Key takeaways: Healthcare providers should prepare for increased vaccine hesitancy and logistical hurdles in stocking or administering COVID shots, especially for pediatric and OB-GYN practices. With no CDC recommendation, pharmacists may refuse to vaccinate pregnant patients, complicating access and raising insurance coverage questions. Expect further polarization as Kennedy’s changes inject political overtones into what was previously a scientific and consensus-driven process.

 

Experts Warn CDC Overhaul Could Gut Chronic Disease Prevention Network

The proposed elimination of the CDC’s National Center for Chronic Disease Prevention and Health Promotion, as outlined in HHS’s 2026 budget, is sparking alarm among public health leaders. The center’s responsibilities, including school-based prevention, smoking cessation, chronic disease surveillance, and funding to local health departments, would be absorbed into the new “Administration for a Healthy America” (AHA). Officials say the move will improve coordination, but experts argue it disbands essential infrastructure before a replacement is built.

Key takeaways: Health leaders fear the loss of core prevention funding and a rollback in programs addressing heart disease, diabetes, and cancer. The reorganization could disrupt federal-to-local data pipelines, undermine surveillance, and limit workforce capacity in already stretched public health departments. The elimination of the CDC’s smoking cessation efforts, called “insane” by one expert, signals a worrying shift away from evidence-based prevention just as the MAHA agenda seeks to reshape chronic disease priorities.

 

Trump Administration Revokes Emergency Abortion Protections, Alarming Providers

The Trump administration has rescinded a Biden-era policy that directed hospitals to provide emergency abortions when necessary to stabilize a woman’s condition, citing a need to clarify federal law. The 2022 guidance, grounded in the Emergency Medical Treatment and Active Labor Act, required all Medicare-funded hospitals to offer abortion care in urgent medical cases, even in states with bans. Providers and reproductive rights advocates warn the rollback will sow further confusion and delay care in life-threatening situations.

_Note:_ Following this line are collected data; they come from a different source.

--- src/rtl/scpad_pkg.sv ---
// scpad_pkg: shared scratchpad DRAM types and write-issuer sizing constants
package scpad_pkg;
  localparam int DRAM_ADDR_WIDTH = 32;
  localparam int DRAM_VECTOR_MASK = 4;
  localparam int DRAM_ID_WIDTH = 8;
  localparam int DRAM_WR_DEPTH = 8;
  localparam int DRAM_WR_MAX_OUTS = 4;
  typedef struct packed {
    logic valid;
    logic [63:0] wdata;
    logic [DRAM_ADDR_WIDTH-1:0] dram_addr;
    logic [DRAM_VECTOR_MASK-1:0] dram_vector_mask;
  } dram_write_req_t;
  typedef struct packed {
    logic [DRAM_ID_WIDTH-1:0] id;
    logic last;
  } dram_wr_tag_t;
endpackage
`config.mk`:
```
export PLATFORM = sky130hd
export DESIGN_NAME = tft_spi_decoder
export DESIGN_NICKNAME = d
export VERILOG_FILES = /design/src/rtl/tft_spi_decoder_pkg.sv /design/src/rtl/tft_spi_decoder_rx.sv /design/src/rtl/tft_spi_decoder.sv
export SDC_FILE = /design/constraint.sdc
export NUM_CORES = 1
export LEC_CHECK = 0
export BUFFER_PORTS_ARGS = -buffer_cell sky130_fd_sc_hd__buf_2
export CORE_ASPECT_RATIO = 0.5
export CORE_MARGIN = 2
export CORE_UTILIZATION = 44
export CTS_CLUSTER_DIAMETER = 40
export DETAILED_ROUTE_END_ITERATION = 16
export SYNTH_ARGS = -nofsm -noshare
export SYNTH_HDL_FRONTEND = slang
export SYNTH_SLANG_ARGS = --single-unit
```
`constraint.sdc`:
```
create_clock -name clk_in -period 4.1 [get_ports clk_in]
set_clock_uncertainty 0.2 [all_clocks]
set_input_delay 0.82 -clock clk_in [delete_from_list [all_inputs] [get_ports clk_in]]
set_output_delay 0.82 -clock clk_in [all_outputs]
set_load 0.005 [all_outputs]
```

Key takeaways: Hospitals in states with strict bans may now hesitate or refuse to provide emergency abortions, risking patient safety. The move sets up further legal ambiguity, as the Supreme Court has yet to clarify if emergency abortions are federally protected. CMS has pledged to enforce emergency care laws but appears to be narrowing their interpretation, raising concerns among providers, especially in politically fraught states like Idaho.

 

GOP Seeks Major ACA Rollbacks Without Calling It Repeal


Congressional Republicans are advancing a bill that would slash Affordable Care Act coverage by over 10 million people without formally repealing the law. The proposal reduces Medicaid and marketplace enrollment by tightening eligibility checks, shortening open enrollment, and imposing work requirements, moves critics call a “backdoor repeal.” 

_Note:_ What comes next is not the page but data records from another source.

`src/rtl/controlador_ampliacao_if.sv`:
```
// Signal bundle between the upscaler controller, the source memory, the pixel
// replicator and the output framebuffer.
interface controlador_ampliacao_if #(
  parameter int LARGURA_IMAGEM = 4,
  parameter int ALTURA_IMAGEM  = 4,
  parameter int LARGURA_PIXEL  = 8
);
  localparam int AW_RD = $clog2(LARGURA_IMAGEM * ALTURA_IMAGEM);
  localparam int AW_WR = $clog2(4 * LARGURA_IMAGEM * ALTURA_IMAGEM);

  logic                     start;
  logic                     busy;
  logic                     done;
  logic                     erro;
  logic                     rd_en;
  logic [AW_RD-1:0]         rd_addr;
  logic [LARGURA_PIXEL-1:0] rd_data;
  logic                     rep_valid;
  logic [LARGURA_PIXEL-1:0] rep_pixel;
  logic                     rep_out_valid;
  logic [LARGURA_PIXEL-1:0] rep_out_pixel;
  logic                     wr_en;
  logic [AW_WR-1:0]         wr_addr;
  logic [LARGURA_PIXEL-1:0] wr_data;

  // Controller side.
  modport master (
    input  start, rd_data, rep_out_valid, rep_out_pixel,
    output busy, done, erro, rd_en, rd_addr, rep_valid, rep_pixel,
           wr_en, wr_addr, wr_data
  );

  // Environment side: memories, replicator and frame requester.
  modport slave (
    output start, rd_data, rep_out_valid, rep_out_pixel,
    input  busy, done, erro, rd_en, rd_addr, rep_valid, rep_pixel,
           wr_en, wr_addr, wr_data
  );
endinterface

```
`src/rtl/controlador_ampliacao.sv`:
```
// 2x upscale controller: streams each source row into the pixel replicator and
// writes the two replicated output rows it returns into the output framebuffer.
module controlador_ampliacao #(
  parameter int LARGURA_IMAGEM = 4,
  parameter int ALTURA_IMAGEM  = 4,
  parameter int LARGURA_PIXEL  = 8
) (
  input logic clk,
  input logic resetn,
  controlador_ampliacao_if.master bus
);
  localparam int AW_RD = $clog2(LARGURA_IMAGEM * ALTURA_IMAGEM);
  localparam int AW_WR = $clog2(4 * LARGURA_IMAGEM * ALTURA_IMAGEM);
  localparam int CW    = $clog2(LARGURA_IMAGEM);
  localparam int LW    = (ALTURA_IMAGEM > 1) ? $clog2(ALTURA_IMAGEM) : 1;
  localparam int BW    = $clog2(4 * LARGURA_IMAGEM);

  localparam logic [CW-1:0] COL_ULT    = CW'(LARGURA_IMAGEM - 1);
  localparam logic [LW-1:0] LIN_ULT    = LW'(ALTURA_IMAGEM - 1);
  localparam logic [BW-1:0] BATIDA_ULT = BW'(4 * LARGURA_IMAGEM - 1);

  typedef enum logic [2:0] {
    IDLE,
    LER,
    DRENAR,
    AGUARDAR,
    FIM
  } estado_t;

  estado_t estado, estado_prox;

  logic [CW-1:0]            col;
  logic [LW-1:0]            linha;
  logic [BW-1:0]            cnt_batida;
  logic [AW_RD-1:0]         rd_addr_q;
  logic [AW_WR-1:0]         wr_cnt;
  logic                     erro_q;

  logic                     vld_p0;
  logic                     vld_p1;
  logic [LARGURA_PIXEL-1:0] pix_p1;
  logic                     wr_vld_p1;
  logic [LARGURA_PIXEL-1:0] wr_data_p1;
  logic [AW_WR-1:0]         wr_addr_p1;

  logic aceita;
  logic ler;
  logic ev_batida;
  logic ultima_batida;
  logic batida_fora;

  always_ff @(posedge clk or negedge resetn) begin
    if (!resetn) estado <= IDLE;
    else         estado <= estado_prox;
  end

  always_comb begin
    estado_prox   = estado;
    bus.busy      = 1'b1;
    bus.done      = 1'b0;
    bus.rd_en     = 1'b0;
    aceita        = 1'b0;
    ler           = 1'b0;
    ev_batida     = 1'b0;
    ultima_batida = 1'b0;
    batida_fora   = bus.rep_out_valid;
    case (estado)
      IDLE: begin
        bus.busy = 1'b0;
        if (bus.start) begin
          aceita      = 1'b1;
          estado_prox = LER;
        end
      end
      LER: begin
        bus.rd_en = 1'b1;
        ler       = 1'b1;
        if (col == COL_ULT) estado_prox = DRENAR;
      end
      DRENAR: begin
        // The last pixel of the row is on rep_valid when stage p0 has emptied.
        if (vld_p1 && !vld_p0) estado_prox = AGUARDAR;
      end
      AGUARDAR: begin
        batida_fora = 1'b0;
        ev_batida   = bus.rep_out_valid;
        if (bus.rep_out_valid && (cnt_batida == BATIDA_ULT)) begin
          ultima_batida = 1'b1;
          estado_prox   = (linha == LIN_ULT) ? FIM : LER;
        end
      end
      FIM: begin
        bus.done    = 1'b1;
        estado_prox = IDLE;
      end
      default: estado_prox = IDLE;
    endcase
  end

  always_ff @(posedge clk or negedge resetn) begin
    if (!resetn) begin
      col        <= '0;
      linha      <= '0;
      cnt_batida <= '0;
      rd_addr_q  <= '0;
      wr_cnt     <= '0;
      erro_q     <= 1'b0;
    end else begin
      if (aceita) begin
        col        <= '0;
        linha      <= '0;
        cnt_batida <= '0;
        rd_addr_q  <= '0;
        wr_cnt     <= '0;
        erro_q     <= 1'b0;
      end
      // rd_addr runs row-major across the frame, so it never needs rebuilding per row.
      if (ler) begin
        rd_addr_q <= rd_addr_q + 1'b1;
        col       <= (col == COL_ULT) ? '0 : col + 1'b1;
      end
      if (ev_batida) begin
        cnt_batida <= ultima_batida ? '0 : cnt_batida + 1'b1;
        wr_cnt     <= wr_cnt + 1'b1;
      end
      if (ultima_batida && (linha != LIN_ULT)) begin
        linha <= linha + 1'b1;
        col   <= '0;
      end
      if (batida_fora) erro_q <= 1'b1;
    end
  end

  // Read stage p0: memory returns rd_data. Stage p1: pixel presented to the replicator.
  always_ff @(posedge clk or negedge resetn) begin
    if (!resetn) begin
      vld_p0 <= 1'b0;
      vld_p1 <= 1'b0;
      pix_p1 <= '0;
    end else begin
      vld_p0 <= bus.rd_en;
      vld_p1 <= vld_p0;
      if (vld_p0) pix_p1 <= bus.rd_data;
    end
  end

  // Write stage p1: one registered framebuffer write per accepted replicator beat.
  always_ff @(posedge clk or negedge resetn) begin
    if (!resetn) begin
      wr_vld_p1  <= 1'b0;
      wr_data_p1 <= '0;
      wr_addr_p1 <= '0;
    end else begin
      wr_vld_p1 <= ev_batida;
      if (aceita) wr_addr_p1 <= '0;
      if (ev_batida) begin
        wr_data_p1 <= bus.rep_out_pixel;
        wr_addr_p1 <= wr_cnt;
      end
    end
  end

  assign bus.erro      = erro_q;
  assign bus.rd_addr   = rd_addr_q;
  assign bus.rep_valid = vld_p1;
  assign bus.rep_pixel = pix_p1;
  assign bus.wr_en     = wr_vld_p1;
  assign bus.wr_data   = wr_data_p1;
  assign bus.wr_addr   = wr_addr_p1;
endmodule

```
`src/flat_wrapper.sv`:
```
// flat-port wrapper written by rule: the top's interface ports become plain ports
module controlador_ampliacao_flat 
#(
  parameter int LARGURA_IMAGEM = 4,
  parameter int ALTURA_IMAGEM  = 4,
  parameter int LARGURA_PIXEL  = 8
)
  (clk, resetn, bus_start, bus_rd_data, bus_rep_out_valid, bus_rep_out_pixel, bus_busy, bus_done, bus_erro, bus_rd_en, bus_rd_addr, bus_rep_valid, bus_rep_pixel, bus_wr_en, bus_wr_addr, bus_wr_data);
  controlador_ampliacao_if #(.LARGURA_IMAGEM(LARGURA_IMAGEM), .ALTURA_IMAGEM(ALTURA_IMAGEM), .LARGURA_PIXEL(LARGURA_PIXEL)) bus_i ();
  input logic clk;
  input logic resetn;
  input wire logic [$bits(bus_i.start)-1:0] bus_start;
  input wire logic [$bits(bus_i.rd_data)-1:0] bus_rd_data;
  input wire logic [$bits(bus_i.rep_out_valid)-1:0] bus_rep_out_valid;
  input wire logic [$bits(bus_i.rep_out_pixel)-1:0] bus_rep_out_pixel;
  output wire logic [$bits(bus_i.busy)-1:0] bus_busy;
  output wire logic [$bits(bus_i.done)-1:0] bus_done;
  output wire logic [$bits(bus_i.erro)-1:0] bus_erro;
  output wire logic [$bits(bus_i.rd_en)-1:0] bus_rd_en;
  output wire logic [$bits(bus_i.rd_addr)-1:0] bus_rd_addr;
  output wire logic [$bits(bus_i.rep_valid)-1:0] bus_rep_valid;
  output wire logic [$bits(bus_i.rep_pixel)-1:0] bus_rep_pixel;
  output wire logic [$bits(bus_i.wr_en)-1:0] bus_wr_en;
  output wire logic [$bits(bus_i.wr_addr)-1:0] bus_wr_addr;
  output wire logic [$bits(bus_i.wr_data)-1:0] bus_wr_data;
  assign bus_i.start = bus_start;
  assign bus_i.rd_data = bus_rd_data;
  assign bus_i.rep_out_valid = bus_rep_out_valid;
  assign bus_i.rep_out_pixel = bus_rep_out_pixel;
  assign bus_busy = bus_i.busy;
  assign bus_done = bus_i.done;
  assign bus_erro = bus_i.erro;
  assign bus_rd_en = bus_i.rd_en;
  assign bus_rd_addr = bus_i.rd_addr;
  assign bus_rep_valid = bus_i.rep_valid;
  assign bus_rep_pixel = bus_i.rep_pixel;
  assign bus_wr_en = bus_i.wr_en;
  assign bus_wr_addr = bus_i.wr_addr;
  assign bus_wr_data = bus_i.wr_data;
  controlador_ampliacao #(.LARGURA_IMAGEM(LARGURA_IMAGEM), .ALTURA_IMAGEM(ALTURA_IMAGEM), .LARGURA_PIXEL(LARGURA_PIXEL)) u_core (.clk(clk), .resetn(resetn), .bus(bus_i));
endmodule
```
`config.mk`:
```
export PLATFORM = sky130hd
export DESIGN_NAME = controlador_ampliacao_flat
export DESIGN_NICKNAME = d
export VERILOG_FILES = /design/src/rtl/controlador_ampliacao_if.sv /design/src/rtl/controlador_ampliacao.sv /design/src/flat_wrapper.sv
export SDC_FILE = /design/constraint.sdc
export NUM_CORES = 1
export LEC_CHECK = 0
export CORE_ASPECT_RATIO = 0.7
export CORE_MARGIN = 4
export CORE_UTILIZATION = 48
export DETAILED_ROUTE_END_ITERATION = 12
export HOLD_SLACK_MARGIN = 0.02
export PLACE_DENSITY = 0.84
export SLEW_MARGIN = 20
export SYNTH_ARGS = -nofsm -noshare
export SYNTH_HDL_FRONTEND = slang
export SYNTH_SLANG_ARGS = --single-unit
```
`constraint.sdc`:
```
create_clock -name clk -period 2.25 [get_ports clk]
set_clock_uncertainty 0.2 [all_clocks]
set_input_delay 0.225 -clock clk [delete_from_list [all_inputs] [get_ports clk]]
set_output_delay 0.225 -clock clk [all_outputs]
set_load 0.01 [all_outputs]
```
==> out/qor.csv, run 1 <==
stage,metric,value,unit
power,p_leak,1.29,nW
placement,io_buffers,51,
timing,hold_viol_final,0,
floorplanning,core,3990,µm²
synth,ys_ff_latch,47,
clocking,cts_buffers,5,
timing,min_period,2.13,ns
synth,yosys-top-cells-area,"dfrtp_1 (58%), nand2_1 (6.1%), mux2_2 (4.5%)",
route,dr.pass1.iters,4,
synth,yosys_warnings,0,
route,drc,0,
route,wl_per_cell,14.8,µm
clocking,cts.path.max_buffers,2,
placement,place.gp.congestion,0.768,
global_routing,grt_max_degree,28,
clocking,tritoncts,built,
floorplanning,start_util,50.5,%
floorplanning,pin_count,52,
global_routing,grt_pass1_vias,1547,
synth,synth_nets,205,
floorplanning,fp-row-count,19,
route,wl_met3,385,µm
synth,synth_top_area_cell,dfrtp_1,
synth,synth.distinct_cells,33,
timing,maxSlewHeadroom,65.4,%
timing,setup_viol,0,
setup_path,required,1.82,ns
clocking,clock_sinks,47,
layout,layout.nets,266,
layout,final_cell_mix,"clkdlybuf4s50_1 (49), dfrtp_1 (47), nand2_1 (33)",
route,via_per_inst,5.42,
layout,layout_commonest_cell,clkdlybuf4s50_1,
clocking,insertion_delay,0.30,ns
route,wl_met1,1990,µm
power,ir_drop,0.750,mV
setup_path,cp-end-kind,output port,
global_routing,grt-ovfl-total,0,
timing,period_share,94.7,%
layout,syn_to_final_growth,36.2,%
route,drtAntennaViolNets,0,
synth,netlist_area,2020,µm²
timing,tightest_slew,0.519,ns
clocking,cts-root-buf,clkbuf_8,
power,p_per_area,1360,nW/µm²
timing,rsz0062_at_grt,no,
layout,final_layout_size_suffix_gt1_share,12.4,%
route,top_layer,met4,
synth,synth_top_cell_area_share,58.3,%
global_routing,grt_pass1_wl,7470,µm
setup_path,worstPathArrival,1.71,ns
timing,slew_viol_final,0,
route,drtIter0Drc,131,
synth,ys_seq_area_share,58.3,%
setup_path,crit_fanout,9,
setup_path,path_class,flop to output port,
floorplanning,fp.dieH,62.3,µm
synth,postSynthCellCount,180,
global_routing,antenna_found_initial,0,
clocking,cts_setup_buffers,0,
clocking,htreeDepth,2,
flow_run,drv_cap,0,
clocking,clk_transition_reported_paths,0.09,ns
run_status,run_status,"finished, final reports clean",
power,p_total,3.74,mW
setup_path,start_kind,flop,
synth,avgSynthCellArea,11.2,µm²
layout,antenna_cells,0,
route,wl_met2,1890,µm
floorplanning,die_w,85.5,µm
timing,max_freq,469,MHz
floorplanning,dieArea,5320,µm²
route,num_vias,1588,
global_routing,gr-usage-all-layers,17.7,%
placement,dp_hpwl,3140,µm
worst_hold_path,min_path_type,input port to async pin,
route,wirelength,4330,µm
timing,fin_setup_tns,0,ns
==> critical path: stages (launching register included) <==
cell and delay [ns]:
dfrtp_1 0.40, buf_4 0.17, or3_1 0.36, clkdlybuf4s50_1 0.48
==> sequential cells by signal, summed over array words and instances (netlist names), 2 cells and up <==
signal                cells
u_core.cnt_batida         4
u_core.bus.wr_addr        6
u_core.estado             3
u_core.bus.rd_addr        4
u_core.bus.rep_pixel      8
u_core.col                2
u_core.linha              2
u_core.bus.wr_data        8
u_core.wr_cnt             6
==> timing repair <==
| action | 4_1_cts | 5_1_grt |
|---|---|---|
| gates resized for setup | 0 | 1 |
| endpoints found under the setup margin | 0 | 1 |
| hold buffers | 1 | 0 |
| endpoints found under the hold margin | 20 | 0 |
==> per-stage QoR <==
step	hold WS [ns]	cells	worst slack, ns	utilization, %	cell area [µm²]
after floorplan	-0.271	180	0.472	-	2020
after global placement	0.0167	285	0.270	65.9	2630
after detailed placement	0.0278	285	0.225	65.9	2630
after CTS	0.238	293	0.0639	68.8	2750
after global routing	0.255	293	0.0588	68.8	2750
final	0.223	293	0.120	68.8	2750
==> cell type report <==
cell class / instances / area (µm²)
Clock buffer: 6 / 72.6
Clock inverter: 1 / 30.0
Fill cell: 321 / 1240
Inverter: 8 / 30.0
Multi-Input combinational cell: 115 / 754
Sequential cell: 47 / 1180
Tap cell: 52 / 65.1
Timing Repair Buffer: 64 / 621
==> routing by layer <==
metal	vias to the layer above	GRT usage (%)
li1	752	-
met1	769	25.1
met2	61	25.5
met3	6	5.81
met4	0	5.93
met5	-	0
==> synth_stat cells <==
cell type and count:
or3b_1 1, o221a_2 1, o211ai_1 1, dfrtp_1 47, o221ai_1 1, buf_2 4, nor3b_1 1, o31ai_1 5
o21a_1 2, mux2i_1 4, a22o_1 9, o21ai_0 6, mux2_2 8, nand2b_1 2, nand3_1 9, nand2_1 33
inv_1 8, or4b_4 1, a21o_1 1, a21oi_1 8, ha_1 5, nand4b_1 1, and2_4 1, nor4b_1 1
nor3_1 2, nor2_1 1, and3_1 1, buf_6 2, or3_1 3, xor2_1 1, nand4_1 4, nand3b_1 2
clkbuf_1 4
==> path summary, 6_finish.rpt <==
path                                                         from                                 to  slack (ns)  cells past startpoint
worst max-delay path                 u_core.estado[0]$_DFFE_PN0P_                           bus_busy        0.12                      3
worst min-delay path                                       resetn  u_core.bus.wr_addr[1]$_DFFE_PN0P_        0.22                      2
worst max register to register       u_core.estado[0]$_DFFE_PN0P_  u_core.bus.wr_addr[2]$_DFFE_PN0P_        0.34                      4
worst min register to register  u_core.bus.wr_data[3]$_DFFE_PN0P_  u_core.bus.wr_data[3]$_DFFE_PN0P_        0.27                      2
max in group asynchronous                                  resetn       u_core.wr_cnt[2]$_DFFE_PN0P_        1.10                      3
min in group clk                             bus_rep_out_pixel[5]  u_core.bus.wr_data[5]$_DFFE_PN0P_        0.25                      3
==> kinds of logic (layout without fill, tap and decap cells) <==
| logic type | after synthesis | after routing | share of synthesized area (%) |
|---|---|---|---|
| and+or+nand+nor | 63 | 63 | 15.7 |
| AOI/OAI and AO/OA | 34 | 34 | 11.7 |
| xor gates and xnor gates | 1 | 1 | 0.434 |
| DFF | 47 | 47 | 58.3 |
| adders and majority gates | 5 | 5 | 3.10 |
| muxes | 12 | 12 | 6.45 |
| buffers and inverters | 18 | 79 | 4.34 |
==> power by group <==
part | total, mW | switching, mW | internal [mW]
registers | 1.52 | 0.299 | 1.22
logic | 1.63 | 0.712 | 0.919
clock network | 0.584 | 0.258 | 0.326
total | 3.74 | 1.27 | 2.47
Note: power is estimated with default switching activity, not from simulation.
==> inputs of run 2 (changes only) <==
Settings changed: GPL_ROUTABILITY_DRIVEN set to 0, TNS_END_PERCENT set to 5.
==> results of run 2 <==
Final layout, timing and power as in run 1 (identical DEF).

Key takeaways: The bill is part of a budget effort to fund Trump-era tax breaks and would reverse years of ACA-driven coverage gains. Supporters argue the bill targets waste and abuse, but experts say it primarily affects eligible enrollees who may fail new administrative hurdles. Though pitched as reform, the bill could be the largest rollback of coverage since the 2017 repeal effort failed.

 

On the Horizon

House to Hold Hearing on Strengthening U.S. Health Care Supply Chain June 11 – The House Energy & Commerce Health Subcommittee will convene a hearing titled Made in America: Strengthening Domestic Manufacturing and Our Health Care Supply Chain, focusing on efforts to onshore pharmaceutical production and reduce dependence on foreign sources. 

Why it matters for hospitals: A more resilient domestic supply chain could improve access to essential medications, reduce backorders and shortages, and protect against future disruptions. The hearing may shape future incentives and regulatory changes that impact hospital procurement, pharmacy operations, and strategic sourcing.